EXERCISE AIM:
Output exactly, with nothing added, the entries from the first line through the line with "The critical path contains".

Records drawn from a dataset
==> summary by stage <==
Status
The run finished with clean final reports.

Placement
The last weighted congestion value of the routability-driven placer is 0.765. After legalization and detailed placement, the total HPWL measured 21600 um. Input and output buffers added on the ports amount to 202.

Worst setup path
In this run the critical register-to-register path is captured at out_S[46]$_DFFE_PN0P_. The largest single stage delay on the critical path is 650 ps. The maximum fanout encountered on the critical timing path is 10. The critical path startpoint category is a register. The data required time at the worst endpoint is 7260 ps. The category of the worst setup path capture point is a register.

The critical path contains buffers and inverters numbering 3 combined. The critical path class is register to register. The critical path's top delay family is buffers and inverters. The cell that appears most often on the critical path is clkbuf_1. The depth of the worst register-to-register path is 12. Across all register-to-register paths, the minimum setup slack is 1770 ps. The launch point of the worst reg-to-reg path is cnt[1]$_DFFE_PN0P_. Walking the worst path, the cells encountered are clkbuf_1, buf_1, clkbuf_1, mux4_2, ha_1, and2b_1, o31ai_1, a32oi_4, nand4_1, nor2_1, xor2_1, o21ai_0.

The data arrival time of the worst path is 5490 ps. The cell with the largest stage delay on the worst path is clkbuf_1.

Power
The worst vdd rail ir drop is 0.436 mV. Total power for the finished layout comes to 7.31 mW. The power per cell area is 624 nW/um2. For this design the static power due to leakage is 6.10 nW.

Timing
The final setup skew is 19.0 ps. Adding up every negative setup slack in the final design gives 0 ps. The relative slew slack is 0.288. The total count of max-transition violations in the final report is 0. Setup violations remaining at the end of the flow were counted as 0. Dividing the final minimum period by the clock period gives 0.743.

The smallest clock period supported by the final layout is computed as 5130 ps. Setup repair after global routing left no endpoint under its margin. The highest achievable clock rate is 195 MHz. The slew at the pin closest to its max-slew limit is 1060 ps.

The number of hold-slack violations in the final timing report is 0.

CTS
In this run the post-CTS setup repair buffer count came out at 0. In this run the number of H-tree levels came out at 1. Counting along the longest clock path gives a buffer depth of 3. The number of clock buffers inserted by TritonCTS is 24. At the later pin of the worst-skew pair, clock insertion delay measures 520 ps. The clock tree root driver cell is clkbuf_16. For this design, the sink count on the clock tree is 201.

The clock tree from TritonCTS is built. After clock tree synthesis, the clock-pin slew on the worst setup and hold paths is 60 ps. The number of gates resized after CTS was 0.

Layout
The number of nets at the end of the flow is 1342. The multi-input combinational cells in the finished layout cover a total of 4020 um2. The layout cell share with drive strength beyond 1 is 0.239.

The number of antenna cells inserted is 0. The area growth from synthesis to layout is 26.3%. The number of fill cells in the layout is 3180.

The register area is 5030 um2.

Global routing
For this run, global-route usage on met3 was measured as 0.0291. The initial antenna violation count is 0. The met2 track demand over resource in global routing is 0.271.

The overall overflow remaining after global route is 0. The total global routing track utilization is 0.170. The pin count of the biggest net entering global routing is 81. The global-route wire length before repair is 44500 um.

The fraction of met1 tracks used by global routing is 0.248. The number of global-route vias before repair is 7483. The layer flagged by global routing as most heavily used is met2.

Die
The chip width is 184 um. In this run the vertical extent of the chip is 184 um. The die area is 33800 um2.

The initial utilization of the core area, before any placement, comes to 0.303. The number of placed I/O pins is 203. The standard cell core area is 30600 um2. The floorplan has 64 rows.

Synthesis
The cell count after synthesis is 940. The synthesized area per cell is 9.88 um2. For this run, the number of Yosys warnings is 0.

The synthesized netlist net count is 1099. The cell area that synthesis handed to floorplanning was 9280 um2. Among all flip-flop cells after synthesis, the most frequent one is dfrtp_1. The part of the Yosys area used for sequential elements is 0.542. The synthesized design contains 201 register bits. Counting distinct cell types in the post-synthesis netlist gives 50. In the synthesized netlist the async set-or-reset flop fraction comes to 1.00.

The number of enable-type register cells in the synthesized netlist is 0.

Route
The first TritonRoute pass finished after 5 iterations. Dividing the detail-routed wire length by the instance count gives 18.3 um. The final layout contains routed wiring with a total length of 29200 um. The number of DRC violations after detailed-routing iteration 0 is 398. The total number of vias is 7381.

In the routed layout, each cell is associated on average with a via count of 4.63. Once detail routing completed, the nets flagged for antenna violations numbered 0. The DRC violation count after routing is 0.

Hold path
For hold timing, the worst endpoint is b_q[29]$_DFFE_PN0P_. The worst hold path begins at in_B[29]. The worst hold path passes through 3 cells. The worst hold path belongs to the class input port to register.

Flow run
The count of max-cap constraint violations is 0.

TASK ANSWER:
==> summary by stage <==
Status
The run finished with clean final reports.

Placement
The last weighted congestion value of the routability-driven placer is 0.765. After legalization and detailed placement, the total HPWL measured 21600 um. Input and output buffers added on the ports amount to 202.

Worst setup path
In this run the critical register-to-register path is captured at out_S[46]$_DFFE_PN0P_. The largest single stage delay on the critical path is 650 ps. The maximum fanout encountered on the critical timing path is 10. The critical path startpoint category is a register. The data required time at the worst endpoint is 7260 ps. The category of the worst setup path capture point is a register.

The critical path contains buffers and inverters numbering 3 combined. The critical path class is register to register. The critical path's top delay family is buffers and inverters. The cell that appears most often on the critical path is clkbuf_1. The depth of the worst register-to-register path is 12. Across all register-to-register paths, the minimum setup slack is 1770 ps. The launch point of the worst reg-to-reg path is cnt[1]$_DFFE_PN0P_. Walking the worst path, the cells encountered are clkbuf_1, buf_1, clkbuf_1, mux4_2, ha_1, and2b_1, o31ai_1, a32oi_4, nand4_1, nor2_1, xor2_1, o21ai_0.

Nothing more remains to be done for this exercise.